“What a beautiful family you have!” people said.
“Yes,” she answered. “But not in the way you think.”
Today, the petite 46-year-old with a highlighted blond bob and a French manicure is a leader in the Washington area’s Hispanic community. She lives in McLean, drives a Mercedes-Benz and along with her husband, a former Secret Service agent whose family is from Puerto Rico, helps local Latino students with their college tuition.
But Thompson-Marquez was once an undocumented nanny and house cleaner.
She arrived in the United States from Peru in 1987 and spent eight years working for two families in Takoma Park, taking the Metro to night school at Montgomery College and then the University of Maryland, where she earned a degree in business administration in 1995.
“The children in the picture are from the families I worked for,” she would tell visitors to her office. “I was a nanny.”
She felt she needed to say it and say it often because so many Hispanic nannies and maids were so embarrassed about their jobs in the United States that they would create fictional identities when telling family members back home about their new lives.
Her conviction that no one should be ashamed of or stigmatized by their history is a theme that flows through “Harvest of Empire: The Untold Story of Latinos in America,” a documentary she produced. The film, based on a book by New York Daily News columnist Juan Gonzalez, screens Thursday at the Aspen Institute and at the Facing Race Conference in Baltimore on Friday.
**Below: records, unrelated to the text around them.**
<file path="config.mk">
export PLATFORM = sky130hd
export DESIGN_NAME = cron_next_match_time_unit_flat
export DESIGN_NICKNAME = d
export VERILOG_FILES = /design/src/cnmt_pkg.sv /design/src/cnmt_ifs.sv /design/src/cnmt_datapath.sv /design/src/cnmt_ctrl.sv /design/src/cron_next_match_time_unit.sv /design/src/flat_wrapper.sv
export VERILOG_INCLUDE_DIRS = /design/src /design/src/src
export SDC_FILE = /design/constraint.sdc
export NUM_CORES = 2
export LEC_CHECK = 0
export BUFFER_PORTS_ARGS = -buffer_cell sky130_fd_sc_hd__buf_2
export CAP_MARGIN = 20
export CORE_AREA = 2 2 243 245
export CTS_BUF_LIST = sky130_fd_sc_hd__clkbuf_4 sky130_fd_sc_hd__clkbuf_8 sky130_fd_sc_hd__clkbuf_16
export DETAILED_ROUTE_END_ITERATION = 8
export DIE_AREA = 0 0 245 247
export HOLD_SLACK_MARGIN = 0.12
export PLACE_DENSITY_LB_ADDON = 0.05
export SETUP_SLACK_MARGIN = 0.5
export SLEW_MARGIN = 15
export SYNTH_ARGS = -nofsm -noshare
export SYNTH_HDL_FRONTEND = slang
export SYNTH_SLANG_ARGS = --single-unit
</file>
<file path="constraint.sdc">
create_clock -name clk -period 19.3 [get_ports clk]
set_input_delay 0.965 -clock clk [delete_from_list [all_inputs] [get_ports clk]]
set_output_delay 0.965 -clock clk [all_outputs]
set_load 0.05 [all_outputs]
</file>
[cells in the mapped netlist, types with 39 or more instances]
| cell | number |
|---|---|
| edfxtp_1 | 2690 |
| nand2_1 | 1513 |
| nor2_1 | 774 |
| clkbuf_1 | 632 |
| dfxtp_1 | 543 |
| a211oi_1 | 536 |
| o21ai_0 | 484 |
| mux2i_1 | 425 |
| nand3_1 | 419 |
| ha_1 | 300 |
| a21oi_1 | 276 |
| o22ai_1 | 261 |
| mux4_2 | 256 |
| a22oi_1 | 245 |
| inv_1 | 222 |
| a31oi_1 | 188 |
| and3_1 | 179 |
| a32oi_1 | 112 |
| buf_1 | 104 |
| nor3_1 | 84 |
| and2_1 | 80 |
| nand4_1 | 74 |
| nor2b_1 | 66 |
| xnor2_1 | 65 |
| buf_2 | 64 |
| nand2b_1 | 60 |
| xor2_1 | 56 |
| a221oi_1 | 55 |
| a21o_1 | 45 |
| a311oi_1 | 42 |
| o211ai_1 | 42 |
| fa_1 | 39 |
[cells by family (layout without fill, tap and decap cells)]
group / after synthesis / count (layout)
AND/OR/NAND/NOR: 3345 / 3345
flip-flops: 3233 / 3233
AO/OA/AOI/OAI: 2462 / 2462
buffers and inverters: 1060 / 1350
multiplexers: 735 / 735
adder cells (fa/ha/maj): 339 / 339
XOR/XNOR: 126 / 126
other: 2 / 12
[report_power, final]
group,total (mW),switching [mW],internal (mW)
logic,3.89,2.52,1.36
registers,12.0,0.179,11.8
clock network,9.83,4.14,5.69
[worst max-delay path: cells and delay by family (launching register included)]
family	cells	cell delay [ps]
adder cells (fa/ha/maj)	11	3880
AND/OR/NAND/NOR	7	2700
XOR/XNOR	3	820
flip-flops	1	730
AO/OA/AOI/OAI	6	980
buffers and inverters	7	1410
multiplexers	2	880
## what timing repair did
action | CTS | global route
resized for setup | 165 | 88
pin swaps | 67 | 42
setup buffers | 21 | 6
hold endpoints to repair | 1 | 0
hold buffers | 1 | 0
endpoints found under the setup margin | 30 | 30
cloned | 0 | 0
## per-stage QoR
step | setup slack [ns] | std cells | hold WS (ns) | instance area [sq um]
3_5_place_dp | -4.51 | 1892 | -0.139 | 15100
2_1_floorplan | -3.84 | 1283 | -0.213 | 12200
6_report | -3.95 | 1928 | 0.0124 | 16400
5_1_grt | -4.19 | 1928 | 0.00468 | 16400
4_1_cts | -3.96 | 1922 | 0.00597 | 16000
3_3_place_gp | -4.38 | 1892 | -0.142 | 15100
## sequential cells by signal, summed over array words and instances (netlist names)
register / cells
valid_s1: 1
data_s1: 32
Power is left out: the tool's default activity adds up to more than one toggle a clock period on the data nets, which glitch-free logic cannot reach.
### src/rtl/slmt_pkg.sv
// Shared types, constants and helper functions for the slime chunk MT19937 test core.
package slmt_pkg;

	localparam int unsigned MID_WORD = 397;
	localparam int unsigned IDX_W    = 9;

	localparam logic [31:0] SEED_MUL   = 32'h1F1F1F1F;
	localparam logic [31:0] INIT_MUL   = 32'd1812433253;
	localparam logic [31:0] TWIST_XOR  = 32'h9908B0DF;
	localparam logic [31:0] TEMPER_B   = 32'h9D2C5680;
	localparam logic [31:0] TEMPER_C   = 32'hEFC60000;
	localparam logic [IDX_W-1:0] FIRST_IDX = IDX_W'(1);

	typedef struct packed {
		logic signed [31:0] chunk_x;
		logic signed [31:0] chunk_z;
	} slmt_item_t;

	typedef struct packed {
		logic [31:0] first_draw;
		logic        is_slime;
	} slmt_result_t;

	// w: current recurrence word; y: upper bit of word 0 joined with the low bits of word 1
	typedef struct packed {
		logic [31:0] w;
		logic [31:0] y;
	} slmt_stage_t;

	function automatic logic [31:0] slmt_temper(input logic [31:0] v);
		logic [31:0] r;
		r = v ^ (v >> 11);
		r = r ^ ((r << 7) & TEMPER_B);
		r = r ^ ((r << 15) & TEMPER_C);
		r = r ^ (r >> 18);
		return r;
	endfunction

	// Multiple of 10: even, and nibble sum (16 = 1 mod 5) folded to a multiple of 5
	function automatic logic slmt_mult10(input logic [31:0] v);
		logic [6:0] s;
		logic [4:0] f1;
		logic [4:0] f2;
		s = 7'd0;
		for (int k = 0; k < 8; k++) begin
			s = s + 7'(v[4*k +: 4]);
		end
		f1 = 5'(s[3:0]) + 5'(s[6:4]);
		f2 = 5'(f1[3:0]) + 5'(f1[4]);
		return !v[0] && (f2 == 5'd0 || f2 == 5'd5 || f2 == 5'd10 || f2 == 5'd15);
	endfunction

endpackage
File: config.mk
export PLATFORM = sky130hd
export DESIGN_NAME = slmt_init_step
export DESIGN_NICKNAME = d
export VERILOG_FILES = /design/src/rtl/slmt_pkg.sv /design/src/rtl/slmt_init_step.sv
export SDC_FILE = /design/constraint.sdc
export NUM_CORES = 1
export LEC_CHECK = 0
export BUFFER_PORTS_ARGS = -buffer_cell sky130_fd_sc_hd__clkbuf_2
export CAP_MARGIN = 20
export CORE_ASPECT_RATIO = 0.6
export CORE_UTILIZATION = 49
export CTS_CLUSTER_SIZE = 8
export DETAILED_ROUTE_END_ITERATION = 6
export MAX_ROUTING_LAYER = met4
export PLACE_DENSITY = 0.78
export SLEW_MARGIN = 10
export SYNTH_ARGS = -nofsm -noshare
export SYNTH_HDL_FRONTEND = slang
export SYNTH_SLANG_ARGS = --single-unit
File: constraint.sdc
create_clock -name clk -period 0.9 [get_ports clk]
set_input_delay 0.045 -clock clk [delete_from_list [all_inputs] [get_ports clk]]
set_output_delay 0.045 -clock clk [all_outputs]
set_load 0.1 [all_outputs]
File: src/rtl/slmt_pkg.sv
// Shared types, constants and helper functions for the slime chunk MT19937 test core.
package slmt_pkg;

	localparam int unsigned MID_WORD = 397;
	localparam int unsigned IDX_W    = 9;

	localparam logic [31:0] SEED_MUL   = 32'h1F1F1F1F;
	localparam logic [31:0] INIT_MUL   = 32'd1812433253;
	localparam logic [31:0] TWIST_XOR  = 32'h9908B0DF;
	localparam logic [31:0] TEMPER_B   = 32'h9D2C5680;
	localparam logic [31:0] TEMPER_C   = 32'hEFC60000;
	localparam logic [IDX_W-1:0] FIRST_IDX = IDX_W'(1);

	typedef struct packed {
		logic signed [31:0] chunk_x;
		logic signed [31:0] chunk_z;
	} slmt_item_t;

	typedef struct packed {
		logic [31:0] first_draw;
		logic        is_slime;
	} slmt_result_t;

	// w: current recurrence word; y: upper bit of word 0 joined with the low bits of word 1
	typedef struct packed {
		logic [31:0] w;
		logic [31:0] y;
	} slmt_stage_t;

	function automatic logic [31:0] slmt_temper(input logic [31:0] v);
		logic [31:0] r;
		r = v ^ (v >> 11);
		r = r ^ ((r << 7) & TEMPER_B);
		r = r ^ ((r << 15) & TEMPER_C);
		r = r ^ (r >> 18);
		return r;
	endfunction

	// Multiple of 10: even, and nibble sum (16 = 1 mod 5) folded to a multiple of 5
	function automatic logic slmt_mult10(input logic [31:0] v);
		logic [6:0] s;
		logic [4:0] f1;
		logic [4:0] f2;
		s = 7'd0;
		for (int k = 0; k < 8; k++) begin
			s = s + 7'(v[4*k +: 4]);
		end
		f1 = 5'(s[3:0]) + 5'(s[6:4]);
		f2 = 5'(f1[3:0]) + 5'(f1[4]);
		return !v[0] && (f2 == 5'd0 || f2 == 5'd5 || f2 == 5'd10 || f2 == 5'd15);
	endfunction

endpackage

File: src/rtl/slmt_init_step.sv
// One registered step of the MT19937 initialization recurrence.
module slmt_init_step import slmt_pkg::*; (
	input  logic             clk,
	input  logic             arst_n,
	input  logic             en,
	input  logic [IDX_W-1:0] idx,
	input  logic             valid_in,
	input  slmt_stage_t      data_in,
	output logic             valid_s1,
	output slmt_stage_t      data_s1
);

	logic [31:0] t;
	logic [63:0] prod;
	logic [31:0] w_next;

	assign t      = data_in.w ^ (data_in.w >> 30);
	assign prod   = 64'(t) * 64'(INIT_MUL);
	assign w_next = prod[31:0] + 32'(idx);

	always_ff @(posedge clk or negedge arst_n) begin
		if (!arst_n) begin
			valid_s1 <= 1'b0;
		end else if (en) begin
			valid_s1 <= valid_in;
		end
	end

	always_ff @(posedge clk) begin
		if (en) begin
			data_s1.w <= w_next;
			// capture the twist operand once word 1 is known
			if (idx == FIRST_IDX) begin
				data_s1.y <= {data_in.w[31], w_next[30:0]};
			end else begin
				data_s1.y <= data_in.y;
			end
		end
	end

endmodule

==> flow_summary.json, run 1 <==
{
  "rsz0062_at_grt": "true",
  "synth_area_leaders": "fa_1, ha_1, edfxtp_1",
  "hp-start": "data_in[17]",
  "die_h_um": 116,
  "met3_length_um": 2370,
  "antenna_found_initial": 0,
  "globalRouteOverflowTotal": 0,
  "crit_fanout": 5,
  "synth-xor-area-share_pct": 5.09,
  "antenna_cells": 0,
  "start_kind": "input port",
  "setup_viol": 129,
  "hpwl_um": 24600,
  "fin_nets": 1747,
  "relSlewSlack_pct": 70.9,
  "violations": "negative setup slack",
  "clk_latency_ns": 0.35,
  "synth_edf_count": 64,
  "synth_top_family_by_area": "adder cells",
  "highest-signal-layer": "met4",
  "worst_pin_slew_ns": 0.433,
  "cts_max_level": 3,
  "skew_ns": 0,
  "slew_violations": 0,
  "async_flop_share_pct": 1.54,
  "grt_usage_pct": 30.5,
  "hold_end": "data_s1[17]$_DFFE_PP_",
  "yosys.area_share.simple_pct": 2.67,
  "ys_types": 51,
  "final_cell_mix": "inv_1, ha_1, fa_1, buf_4, ha_4",
  "synth_compound_area_share_pct": 4.75,
  "layout_commonest_cell": "inv_1",
  "fin_cells": 1563,
  "port_buffers": 141,
  "numCtsBuffers": 9,
  "worstSetupPathType": "input port to register",
  "r2r_start": "valid_s1$_DFFE_PN0P_",
  "outcome": "finished with violations",
  "syn_area_per_cell_sq_um": 11.4,
  "grt_pass1_vias": 9084,
  "reg2regPathDepth": 1,
  "num_rows": 41,
  "yosys.area.top_type_share_pct": 28.6,
  "postLayoutSetupSlackWorst_ns": -4.68,
  "numPlacedInstances": 1490,
  "yosys-mux-area-fraction_pct": 3.49,
  "layout-drive-gt1-share_pct": 44.5,
  "vias": 8156,
  "die_area_sq_um": 22300,
  "wl_per_cell_um": 20.5,
  "yosysTopAreaCell": "fa_1",
  "wirelength_um": 32100,
  "met1_length_um": 14500,
  "dr.pass1.iters": 4,
  "grt_max_degree": 33,
  "clk_pin_slew_ns": 0.07,
  "synth_ff_type": "edfxtp_1",
  "fp.coreArea_sq_um": 21100,
  "wl_met2_um": 14800,
  "gp_congestion": 1.01,
  "timing.final.hold_violations": 0,
  "io_pins": 142,
  "cts_sinks": 65,
  "cts_root_buf": "clkbuf_16",
  "fmax_ghz": 0.179,
  "synth_fa_ha_area_share_pct": 56.6,
  "rr_endpoint": "valid_s1$_DFFE_PN0P_",
  "drcViolationCount": 0,
  "synth_seq_area_share_pct": 18.3,
  "clock_path_buffers": 2,
  "ys_ff_latch": 65,
  "hold_path_depth": 2,
  "syn_nets": 1401,
  "die_x_um": 192,
  "synth_cells": 934,
  "cap_viol_max_count": 0,
  "cp.arrival_ns": 5.70,
  "cp-end-kind": "register",
  "hold_path.class": "input port to register",
  "ys_warn_count": 0,
  "period_share_pct": 620,
  "drt_iter0_drc": 431,
  "cts_tree": "done",
  "start_util_pct": 50.3,
  "worst_ep_required_time_ns": 1.02,
  "final_antenna_net_count": 0,
  "netlist_area_sq_um": 10600,
  "vias_per_cell": 5.22,
  "rrSetupSlack_ns": 0.03,
  "areaGrowthSynthToFinish_pct": 55.4,
  "fin_crit_ns": 5.58,
  "grt_pass1_wl_um": 48400
}
==> critical path, cell delays in order <==
cell	delay (ns)
clkbuf_2	0.14
ha_1	0.31
ha_1	0.30
fa_1	0.50
inv_1	0.05
fa_1	0.51
inv_1	0.06
fa_1	0.52
fa_2	0.47
fa_1	0.49
inv_1	0.05
fa_1	0.50
inv_2	0.05
ha_4	0.24
buf_6	0.12
a21oi_4	0.14
o21ai_2	0.10
a21oi_4	0.14
o21ai_2	0.08
a31oi_2	0.17
buf_6	0.16
o21ai_4	0.09
xor2_2	0.18
mux2_2	0.27
==> how the worst max path moves through the flow <==
stage / start / endpoint / slack [ns] / cells after the start
final: data_in[46] / data_s1[29]$_DFFE_PP_ / -4.68 / 24
after global routing: data_in[46] / data_s1[29]$_DFFE_PP_ / -4.83 / 23
after CTS: data_in[33] / data_s1[30]$_DFFE_PP_ / -4.63 / 25
after detailed placement: data_in[44] / data_s1[29]$_DFFE_PP_ / -5.20 / 21
after global placement: data_in[44] / data_s1[63]$_DFFE_PP_ / -5.12 / 21
after floorplan: data_in[44] / data_s1[30]$_DFFE_PP_ / -4.68 / 24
Directed by Peter Getzels and Eduardo Lopez, it has one mission: explaining to Americans that the instability the United States created — sometimes through military and intelligence interventions and other times through economic policies — contributed to and sometimes triggered immigration from places such as El Salvador, Guatemala, Nicaragua, the Dominican Republic and Mexico.
“We wanted to address the anti-immigrant sentiments that were out there,” Lopez said, “and make the point that there is more to the story.”
The feature-length documentary includes interviews with Hispanic luminaries such as Dominican-American writer Junot Diaz, Puerto Rican poet Martin Espada, and Nobel laureate Rigoberta Menchu, a survivor of Guatemala’s brutal civil war. These and other interviewees share their personal histories, with an emphasis on Washington’s policies in their home countries at the time their families left for America.
The documentary is being released as the country’s flagging economy continues to fuel a divisive debate over immigration. And with last week’s presidential election highlighting the undeniable importance of the Hispanic vote, Thompson-Marquez hopes that the time is right. “Seeing so many Latinos vote and make a difference gave me so much confidence about the future of immigration reform,” she said. “So what an incredible time to show the film. We don’t have to hide anymore. Maybe more than ever, Americans want to hear our story.”